Purbasthali I CD Block has 5 ferry services and 7 originating/ terminating bus routes.

The Bandel-Katwa branch line passes through this CD Block.

State Highway 6 (West Bengal) running from Rajnagar (in Birbhum district) to Alampur (in Howrah district) and State Highway 8 (West Bengal) running from Santaldi (in Purulia district) to Majhdia (in Nadia district) crosses in this block.

==Education==
In 2013-14, Purbasthali I CD Block had 115 primary schools with 10,596 students, 11 middle schools with 1,040 students, 11 high school with 8,132 students and 8 higher secondary schools with 13,024 students. Purbasthali CD Block had 1 technical/ professional institution with 100 and 330 institutions for special and non-formal education with 13,342 students

As per the 2011 census, in Purbasthali I CD block, amongst the 91 inhabited villages, 3 villages did not have a school, 28 villages had two or more primary schools, 20 villages had at least 1 primary and 1 middle school and 11 villages had at least 1 middle and 1 secondary school.

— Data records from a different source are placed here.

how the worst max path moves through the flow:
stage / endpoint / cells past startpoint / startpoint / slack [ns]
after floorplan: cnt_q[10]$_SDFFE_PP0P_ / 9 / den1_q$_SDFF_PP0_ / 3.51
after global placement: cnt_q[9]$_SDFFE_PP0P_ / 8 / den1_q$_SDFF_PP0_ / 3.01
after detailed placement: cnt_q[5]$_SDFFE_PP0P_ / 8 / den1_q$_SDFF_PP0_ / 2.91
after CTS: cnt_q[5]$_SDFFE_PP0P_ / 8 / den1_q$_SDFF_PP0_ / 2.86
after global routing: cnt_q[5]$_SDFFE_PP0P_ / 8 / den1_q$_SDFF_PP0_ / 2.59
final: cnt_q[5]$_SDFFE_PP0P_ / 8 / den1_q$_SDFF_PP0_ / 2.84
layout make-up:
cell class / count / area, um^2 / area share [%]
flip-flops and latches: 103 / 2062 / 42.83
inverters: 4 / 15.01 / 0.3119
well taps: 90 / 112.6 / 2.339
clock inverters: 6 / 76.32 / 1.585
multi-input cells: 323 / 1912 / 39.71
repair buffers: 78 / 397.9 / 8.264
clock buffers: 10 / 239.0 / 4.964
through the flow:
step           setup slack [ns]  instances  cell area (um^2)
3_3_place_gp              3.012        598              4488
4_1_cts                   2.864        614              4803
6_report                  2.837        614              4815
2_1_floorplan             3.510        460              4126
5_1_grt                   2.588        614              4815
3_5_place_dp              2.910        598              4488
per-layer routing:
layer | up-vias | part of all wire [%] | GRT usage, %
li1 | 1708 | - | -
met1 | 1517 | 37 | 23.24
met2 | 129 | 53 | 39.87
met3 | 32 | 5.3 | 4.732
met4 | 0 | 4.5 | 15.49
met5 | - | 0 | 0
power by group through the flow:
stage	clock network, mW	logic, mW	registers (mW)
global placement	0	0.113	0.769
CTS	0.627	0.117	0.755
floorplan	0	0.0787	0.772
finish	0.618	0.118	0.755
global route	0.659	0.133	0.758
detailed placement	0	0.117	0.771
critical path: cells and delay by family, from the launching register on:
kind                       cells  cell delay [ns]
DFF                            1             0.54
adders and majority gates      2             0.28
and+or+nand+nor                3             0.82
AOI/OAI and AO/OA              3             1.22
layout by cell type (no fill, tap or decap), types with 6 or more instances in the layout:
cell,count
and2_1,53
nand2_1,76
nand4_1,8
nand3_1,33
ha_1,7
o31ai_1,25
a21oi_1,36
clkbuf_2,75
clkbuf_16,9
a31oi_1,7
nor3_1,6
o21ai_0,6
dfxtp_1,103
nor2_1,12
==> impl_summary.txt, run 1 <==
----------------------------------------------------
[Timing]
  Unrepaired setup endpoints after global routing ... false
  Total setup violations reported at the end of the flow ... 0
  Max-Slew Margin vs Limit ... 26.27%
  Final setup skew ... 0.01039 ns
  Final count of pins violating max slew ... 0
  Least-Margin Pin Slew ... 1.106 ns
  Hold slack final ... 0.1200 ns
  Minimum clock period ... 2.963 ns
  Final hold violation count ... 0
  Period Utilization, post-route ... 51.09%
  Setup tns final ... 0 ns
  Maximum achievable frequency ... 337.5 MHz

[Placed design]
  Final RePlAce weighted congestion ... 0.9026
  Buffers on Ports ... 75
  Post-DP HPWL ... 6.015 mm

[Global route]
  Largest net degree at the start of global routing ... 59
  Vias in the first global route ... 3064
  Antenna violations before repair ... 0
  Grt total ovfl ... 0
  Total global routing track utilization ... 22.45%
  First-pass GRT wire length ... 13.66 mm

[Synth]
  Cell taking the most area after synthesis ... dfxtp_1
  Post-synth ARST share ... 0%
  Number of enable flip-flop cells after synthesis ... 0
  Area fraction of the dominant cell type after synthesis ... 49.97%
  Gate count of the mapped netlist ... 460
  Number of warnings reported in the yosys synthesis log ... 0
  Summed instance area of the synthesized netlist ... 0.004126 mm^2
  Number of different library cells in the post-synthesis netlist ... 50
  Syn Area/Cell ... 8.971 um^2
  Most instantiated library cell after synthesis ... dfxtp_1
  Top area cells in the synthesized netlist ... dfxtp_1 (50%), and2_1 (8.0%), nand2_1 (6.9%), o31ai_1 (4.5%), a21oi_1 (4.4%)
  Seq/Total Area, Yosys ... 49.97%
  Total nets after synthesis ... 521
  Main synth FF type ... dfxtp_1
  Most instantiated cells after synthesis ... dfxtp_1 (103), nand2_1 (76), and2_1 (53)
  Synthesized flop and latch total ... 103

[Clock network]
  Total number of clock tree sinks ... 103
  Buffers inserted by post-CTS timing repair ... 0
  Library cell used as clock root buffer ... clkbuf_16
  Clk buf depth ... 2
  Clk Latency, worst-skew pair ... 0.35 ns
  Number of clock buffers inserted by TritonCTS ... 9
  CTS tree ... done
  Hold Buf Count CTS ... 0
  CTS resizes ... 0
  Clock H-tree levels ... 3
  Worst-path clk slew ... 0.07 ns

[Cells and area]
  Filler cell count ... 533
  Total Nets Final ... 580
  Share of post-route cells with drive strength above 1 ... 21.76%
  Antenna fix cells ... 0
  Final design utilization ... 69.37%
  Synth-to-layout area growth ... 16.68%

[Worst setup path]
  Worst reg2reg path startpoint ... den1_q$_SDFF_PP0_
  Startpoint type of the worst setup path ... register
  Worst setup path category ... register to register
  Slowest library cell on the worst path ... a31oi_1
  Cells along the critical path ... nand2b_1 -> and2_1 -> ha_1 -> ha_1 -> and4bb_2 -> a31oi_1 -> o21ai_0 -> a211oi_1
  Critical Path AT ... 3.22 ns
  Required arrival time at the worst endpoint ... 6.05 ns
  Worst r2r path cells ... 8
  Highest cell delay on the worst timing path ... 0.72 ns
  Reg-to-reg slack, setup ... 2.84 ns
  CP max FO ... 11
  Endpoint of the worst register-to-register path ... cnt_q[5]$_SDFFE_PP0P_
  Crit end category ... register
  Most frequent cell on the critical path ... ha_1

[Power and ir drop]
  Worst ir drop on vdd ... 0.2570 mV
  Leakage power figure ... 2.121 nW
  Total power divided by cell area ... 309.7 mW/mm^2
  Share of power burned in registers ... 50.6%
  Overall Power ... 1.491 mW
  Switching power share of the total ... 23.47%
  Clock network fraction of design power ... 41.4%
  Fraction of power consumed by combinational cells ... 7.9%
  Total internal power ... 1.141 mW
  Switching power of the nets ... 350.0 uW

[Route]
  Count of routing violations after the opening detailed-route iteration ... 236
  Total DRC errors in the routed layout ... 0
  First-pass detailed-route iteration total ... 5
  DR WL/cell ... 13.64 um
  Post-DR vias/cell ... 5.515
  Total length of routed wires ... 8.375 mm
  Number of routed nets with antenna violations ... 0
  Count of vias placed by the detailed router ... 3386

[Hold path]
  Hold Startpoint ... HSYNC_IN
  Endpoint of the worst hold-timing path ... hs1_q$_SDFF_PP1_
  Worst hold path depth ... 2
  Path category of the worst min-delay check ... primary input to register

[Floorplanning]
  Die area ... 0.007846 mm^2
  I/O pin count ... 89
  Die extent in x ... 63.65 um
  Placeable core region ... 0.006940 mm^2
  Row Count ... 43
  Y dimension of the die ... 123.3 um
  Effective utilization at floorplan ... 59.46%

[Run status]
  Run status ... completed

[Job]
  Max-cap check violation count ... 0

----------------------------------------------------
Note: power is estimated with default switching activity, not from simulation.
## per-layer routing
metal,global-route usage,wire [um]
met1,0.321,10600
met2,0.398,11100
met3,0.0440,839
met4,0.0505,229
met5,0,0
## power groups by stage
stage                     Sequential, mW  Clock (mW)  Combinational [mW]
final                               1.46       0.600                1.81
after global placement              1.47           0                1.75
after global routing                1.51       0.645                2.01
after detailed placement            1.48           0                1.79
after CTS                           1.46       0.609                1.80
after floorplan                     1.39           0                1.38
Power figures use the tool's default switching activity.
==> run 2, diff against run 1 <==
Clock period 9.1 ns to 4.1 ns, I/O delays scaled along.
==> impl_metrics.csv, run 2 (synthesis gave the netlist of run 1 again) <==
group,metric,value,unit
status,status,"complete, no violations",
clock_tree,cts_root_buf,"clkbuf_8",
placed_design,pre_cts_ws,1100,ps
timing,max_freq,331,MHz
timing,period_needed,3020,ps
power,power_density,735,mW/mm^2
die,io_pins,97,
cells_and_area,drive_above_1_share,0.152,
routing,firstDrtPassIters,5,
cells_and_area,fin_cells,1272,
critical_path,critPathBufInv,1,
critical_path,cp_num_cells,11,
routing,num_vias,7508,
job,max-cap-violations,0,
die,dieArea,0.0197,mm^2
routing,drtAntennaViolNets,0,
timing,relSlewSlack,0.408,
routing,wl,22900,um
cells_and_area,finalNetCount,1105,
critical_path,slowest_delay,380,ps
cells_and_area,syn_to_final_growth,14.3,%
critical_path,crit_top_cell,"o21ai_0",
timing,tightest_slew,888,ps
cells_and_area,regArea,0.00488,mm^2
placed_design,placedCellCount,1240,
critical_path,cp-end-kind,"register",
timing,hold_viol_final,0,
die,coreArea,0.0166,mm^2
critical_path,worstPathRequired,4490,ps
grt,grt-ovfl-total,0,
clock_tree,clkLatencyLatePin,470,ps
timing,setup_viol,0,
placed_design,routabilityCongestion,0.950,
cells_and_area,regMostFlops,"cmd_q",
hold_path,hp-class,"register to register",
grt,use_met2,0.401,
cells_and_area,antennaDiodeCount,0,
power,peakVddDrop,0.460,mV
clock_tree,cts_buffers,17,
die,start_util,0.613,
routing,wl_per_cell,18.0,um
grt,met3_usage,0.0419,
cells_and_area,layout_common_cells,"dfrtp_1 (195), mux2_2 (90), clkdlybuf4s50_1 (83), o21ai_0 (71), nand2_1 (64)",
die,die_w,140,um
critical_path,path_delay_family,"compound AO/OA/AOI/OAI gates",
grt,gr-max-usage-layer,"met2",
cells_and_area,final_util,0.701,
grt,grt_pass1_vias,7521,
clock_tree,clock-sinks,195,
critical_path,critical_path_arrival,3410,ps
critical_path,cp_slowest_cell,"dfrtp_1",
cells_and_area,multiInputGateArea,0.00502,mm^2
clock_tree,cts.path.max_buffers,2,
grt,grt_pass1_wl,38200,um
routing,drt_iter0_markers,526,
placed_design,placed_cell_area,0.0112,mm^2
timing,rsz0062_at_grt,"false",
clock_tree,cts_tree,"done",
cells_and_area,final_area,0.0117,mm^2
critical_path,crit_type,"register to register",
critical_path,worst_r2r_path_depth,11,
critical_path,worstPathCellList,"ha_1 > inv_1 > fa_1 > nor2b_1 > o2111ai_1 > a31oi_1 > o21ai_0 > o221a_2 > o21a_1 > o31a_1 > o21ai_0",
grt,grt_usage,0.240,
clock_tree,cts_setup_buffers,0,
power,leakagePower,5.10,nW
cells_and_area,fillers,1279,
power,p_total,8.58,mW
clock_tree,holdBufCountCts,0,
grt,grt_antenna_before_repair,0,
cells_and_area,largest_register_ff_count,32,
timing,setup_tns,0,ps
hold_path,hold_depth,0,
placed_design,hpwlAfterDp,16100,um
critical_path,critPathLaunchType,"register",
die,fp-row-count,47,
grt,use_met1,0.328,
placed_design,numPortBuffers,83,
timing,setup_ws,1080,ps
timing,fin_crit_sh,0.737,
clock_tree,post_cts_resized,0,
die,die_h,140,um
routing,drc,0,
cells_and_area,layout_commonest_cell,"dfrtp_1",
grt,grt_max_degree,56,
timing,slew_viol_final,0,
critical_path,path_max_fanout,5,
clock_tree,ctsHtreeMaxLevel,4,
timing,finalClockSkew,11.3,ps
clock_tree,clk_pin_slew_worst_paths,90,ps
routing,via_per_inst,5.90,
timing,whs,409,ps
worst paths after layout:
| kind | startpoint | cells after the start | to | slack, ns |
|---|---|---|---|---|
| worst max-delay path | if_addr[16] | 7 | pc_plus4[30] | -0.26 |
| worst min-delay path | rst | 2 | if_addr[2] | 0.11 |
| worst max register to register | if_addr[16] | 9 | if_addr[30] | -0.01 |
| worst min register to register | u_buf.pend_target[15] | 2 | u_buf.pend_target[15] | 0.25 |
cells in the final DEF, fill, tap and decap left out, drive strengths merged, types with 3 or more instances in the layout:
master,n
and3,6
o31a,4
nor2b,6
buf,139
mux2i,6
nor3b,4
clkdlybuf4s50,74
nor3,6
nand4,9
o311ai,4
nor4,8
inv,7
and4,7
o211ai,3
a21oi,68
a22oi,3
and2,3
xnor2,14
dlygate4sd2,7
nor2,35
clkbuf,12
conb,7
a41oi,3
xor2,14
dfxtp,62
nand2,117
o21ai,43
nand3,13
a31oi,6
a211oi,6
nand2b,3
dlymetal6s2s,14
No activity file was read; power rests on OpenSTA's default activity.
File: config.mk
export PLATFORM = sky130hd
export DESIGN_NAME = ingress_classifier
export DESIGN_NICKNAME = d
export VERILOG_FILES = /design/src/rtl/ingress_classifier.sv
export SDC_FILE = /design/constraint.sdc
export NUM_CORES = 1
export LEC_CHECK = 0
export ABC_AREA = 1
export BUFFER_PORTS_ARGS = -buffer_cell sky130_fd_sc_hd__buf_2
export CAP_MARGIN = 20
export CORE_UTILIZATION = 45
export DETAILED_ROUTE_END_ITERATION = 8
export PLACE_DENSITY_LB_ADDON = 0.15
export SKIP_LAST_GASP = 1
export SLEW_MARGIN = 0
export SYNTH_ARGS = -nofsm -noshare
export SYNTH_HDL_FRONTEND = slang
export SYNTH_SLANG_ARGS = --single-unit
File: constraint.sdc
create_clock -name clk_i -period 2.6 [get_ports clk_i]
set_input_delay 0.26 -clock clk_i [delete_from_list [all_inputs] [get_ports clk_i]]
set_output_delay 0.26 -clock clk_i [all_outputs]
set_load 0.005 [all_outputs]
File: src/rtl/ingress_classifier.sv
// Per-port ingress stage: buffers each frame, resolves its egress port through the
// shared MAC table, then replays the frame contiguously to the crossbar.
module ingress_classifier #(
   parameter int unsigned P_PORT_ID         = 0,
   parameter int unsigned P_FIFO_ADDR_WIDTH = 6,
   parameter int unsigned P_LKP_TIMEOUT     = 8
) (
   input  logic        clk_i,
   input  logic        rst_i,
   input  logic [7:0]  in_data_i,
   input  logic        in_valid_i,
   input  logic        in_last_i,
   output logic        lkp_req_o,
   output logic [47:0] lkp_da_o,
   output logic [47:0] lkp_sa_o,
   input  logic        lkp_ack_i,
   input  logic [2:0]  lkp_dest_i,
   output logic [7:0]  rx_data_o,
   output logic        rx_done_o,
   output logic [2:0]  rx_dest_o,
   output logic        stat_drop_o,
   output logic        stat_flood_o
);
   localparam int unsigned AW         = P_FIFO_ADDR_WIDTH;
   localparam int unsigned DEPTH      = 1 << AW;
   localparam int unsigned TMR_W      = $clog2(P_LKP_TIMEOUT + 1);
   localparam logic [2:0]  IDLE_DEST  = 3'(P_PORT_ID);
   localparam logic [2:0]  FLOOD_DEST = 3'd4;

   typedef struct packed {
      logic [2:0] dest;
      logic       drop;
   } desc_t;

   typedef enum logic [1:0] {S_IDLE, S_STREAM, S_DISCARD, S_GAP} state_t;

   // write side: arm after an idle cycle, count bytes, capture DA/SA
   logic        armed, accept, new_full, new_runt;
   logic [3:0]  cnt;
   logic [87:0] cap;

   assign accept   = in_valid_i && armed;
   assign new_full = accept && (cnt == 4'd11);
   assign new_runt = accept && in_last_i && (cnt < 4'd11);

   always_ff @(posedge clk_i) begin
      if (rst_i) begin
         armed <= 1'b0;
         cnt   <= '0;
         cap   <= '0;
      end else begin
         armed <= armed | ~in_valid_i;
         if (accept) begin
            if (in_last_i)          cnt <= '0;
            else if (cnt != 4'd12)  cnt <= cnt + 4'd1;
            if (cnt < 4'd11)        cap <= {cap[79:0], in_data_i};
         end
      end
   end

   // byte FIFO of {last, data}
   logic [8:0]  b_mem [DEPTH];
   logic [AW:0] b_wr, b_rd;
   logic        b_full, b_empty, b_push, b_pop;
   logic [8:0]  b_head;

   assign b_full  = (b_wr[AW] != b_rd[AW]) && (b_wr[AW-1:0] == b_rd[AW-1:0]);
   assign b_empty = (b_wr == b_rd);
   assign b_push  = accept && !b_full;
   assign b_head  = b_mem[b_rd[AW-1:0]];

   always_ff @(posedge clk_i) begin
      if (b_push) b_mem[b_wr[AW-1:0]] <= {in_last_i, in_data_i};
   end

   always_ff @(posedge clk_i) begin
      if (rst_i) begin
         b_wr <= '0;
         b_rd <= '0;
      end else begin
         if (b_push) b_wr <= b_wr + (AW+1)'(1);
         if (b_pop)  b_rd <= b_rd + (AW+1)'(1);
      end
   end

   // lookup control: one request in flight, one job may wait behind it
   logic             pend_valid, pend_runt;
   logic [95:0]      pend_addr, issue_addr;
   logic             issue_pend, issue_new, hold_new, issue_full, issue_runt;
   logic             ack_hit, tmo_hit, d_push;
   logic [TMR_W-1:0] tmr;
   desc_t            d_in;

   always_comb begin
      issue_pend = 1'b0;
      issue_new  = 1'b0;
      hold_new   = 1'b0;
      if (!lkp_req_o) begin
         if (pend_valid) begin
            issue_pend = 1'b1;
            hold_new   = new_full || new_runt;
         end else begin
            issue_new  = new_full || new_runt;
         end
      end else begin
         hold_new = new_full || new_runt;
      end
      issue_runt = issue_pend ? pend_runt : (issue_new && new_runt);
      issue_full = issue_pend ? !pend_runt : (issue_new && new_full);
      issue_addr = issue_pend ? pend_addr : {cap, in_data_i};
      ack_hit    = lkp_req_o && lkp_ack_i;
      tmo_hit    = lkp_req_o && !lkp_ack_i && (tmr == TMR_W'(P_LKP_TIMEOUT - 1));
      d_push     = ack_hit || tmo_hit || issue_runt;
      d_in       = '{dest: IDLE_DEST, drop: 1'b1};
      if (ack_hit) begin
         d_in.dest = (lkp_dest_i > FLOOD_DEST) ? FLOOD_DEST : lkp_dest_i;
         d_in.drop = (lkp_dest_i == IDLE_DEST);
      end else if (tmo_hit) begin
         d_in = '{dest: FLOOD_DEST, drop: 1'b0};
      end
   end

   always_ff @(posedge clk_i) begin
      if (rst_i) begin
         lkp_req_o    <= 1'b0;
         lkp_da_o     <= '0;
         lkp_sa_o     <= '0;
         tmr          <= '0;
         pend_valid   <= 1'b0;
         pend_runt    <= 1'b0;
         pend_addr    <= '0;
         stat_flood_o <= 1'b0;
      end else begin
         stat_flood_o <= tmo_hit;
         if (issue_full) begin
            lkp_req_o            <= 1'b1;
            {lkp_da_o, lkp_sa_o} <= issue_addr;
            tmr                  <= '0;
         end else if (ack_hit || tmo_hit) begin
            lkp_req_o <= 1'b0;
         end else if (lkp_req_o) begin
            tmr <= tmr + TMR_W'(1);
         end
         if (hold_new) begin
            pend_valid <= 1'b1;
            pend_runt  <= new_runt;
            pend_addr  <= {cap, in_data_i};
         end else if (issue_pend) begin
            pend_valid <= 1'b0;
         end
      end
   end

   // two-entry descriptor FIFO
   desc_t      d_mem [2];
   logic       d_wr, d_rd, d_pop, d_full;
   logic [1:0] d_cnt;
   desc_t      d_head;

   assign d_full = (d_cnt == 2'd2);
   assign d_head = d_mem[d_rd];

   always_ff @(posedge clk_i) begin
      if (rst_i) begin
         d_mem[0] <= '0;
         d_mem[1] <= '0;
         d_wr     <= 1'b0;
         d_rd     <= 1'b0;
         d_cnt    <= '0;
      end else begin
         if (d_push && !d_full) begin
            d_mem[d_wr] <= d_in;
            d_wr        <= ~d_wr;
         end
         if (d_pop) d_rd <= ~d_rd;
         case ({d_push && !d_full, d_pop})
            2'b10:   d_cnt <= d_cnt + 2'd1;
            2'b01:   d_cnt <= d_cnt - 2'd1;
            default: d_cnt <= d_cnt;
         endcase
      end
   end

   always_ff @(posedge clk_i) begin
      if (!rst_i) begin
         assert (!(accept && b_full)) else $error("ingress_classifier: byte FIFO overflow");
         assert (!(d_push && d_full)) else $error("ingress_classifier: descriptor FIFO overflow");
      end
   end

   // read FSM: replay or discard one frame per descriptor
   state_t     state, state_nxt;
   logic [2:0] cur_dest, cur_dest_nxt, dest_nxt;
   logic [7:0] data_nxt;
   logic       done_nxt, drop_nxt;

   always_comb begin
      state_nxt    = state;
      b_pop        = 1'b0;
      d_pop        = 1'b0;
      data_nxt     = '0;
      done_nxt     = 1'b0;
      dest_nxt     = IDLE_DEST;
      drop_nxt     = 1'b0;
      cur_dest_nxt = cur_dest;
      case (state)
         S_IDLE: begin
            if (d_cnt != 2'd0 && !b_empty) begin
               d_pop = 1'b1;
               b_pop = 1'b1;
               if (d_head.drop) begin
                  drop_nxt  = b_head[8];
                  state_nxt = b_head[8] ? S_GAP : S_DISCARD;
               end else begin
                  data_nxt     = b_head[7:0];
                  done_nxt     = b_head[8];
                  dest_nxt     = d_head.dest;
                  cur_dest_nxt = d_head.dest;
                  state_nxt    = b_head[8] ? S_GAP : S_STREAM;
               end
            end
         end
         S_STREAM: begin
            if (!b_empty) begin
               b_pop    = 1'b1;
               data_nxt = b_head[7:0];
               done_nxt = b_head[8];
               dest_nxt = cur_dest;
               if (b_head[8]) state_nxt = S_GAP;
            end
         end
         S_DISCARD: begin
            if (!b_empty) begin
               b_pop = 1'b1;
               if (b_head[8]) begin
                  drop_nxt  = 1'b1;
                  state_nxt = S_GAP;
               end
            end
         end
         S_GAP:   state_nxt = S_IDLE;
         default: state_nxt = S_IDLE;
      endcase
   end

   always_ff @(posedge clk_i) begin
      if (rst_i) begin
         state       <= S_IDLE;
         cur_dest    <= IDLE_DEST;
         rx_data_o   <= '0;
         rx_done_o   <= 1'b0;
         rx_dest_o   <= IDLE_DEST;
         stat_drop_o <= 1'b0;
      end else begin
         state       <= state_nxt;
         cur_dest    <= cur_dest_nxt;
         rx_data_o   <= data_nxt;
         rx_done_o   <= done_nxt;
         rx_dest_o   <= dest_nxt;
         stat_drop_o <= drop_nxt;
      end
   end
endmodule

More than 6,000 schools (in erstwhile Bardhaman district) serve cooked midday meal to more than 900,000 students.

==Healthcare==
In 2014, Purbasthali I CD Block had 1 rural hospital and 3 primary health centres with total 44 beds and 4 doctors (excluding private bodies). It had 23 family welfare subcentres. 2,024 patients were treated indoor and 191,414 patients were treated outdoor in the hospitals, health centres and subcentres of the CD Block.

Srirampur Rural Hospital at Srirampur, PO Vidyanagar (with 30 beds) is the main medical facility in Purbasthali I CD block. There are primary health centres at Dogachhia, PO Rai Dogachhia (with 4 beds), Nadanghat (with 10 beds) and Nowapara (with 4 beds).

Purbasthali I CD Block is one of the areas of Bardhaman district which is affected by high levels of arsenic contamination of ground water.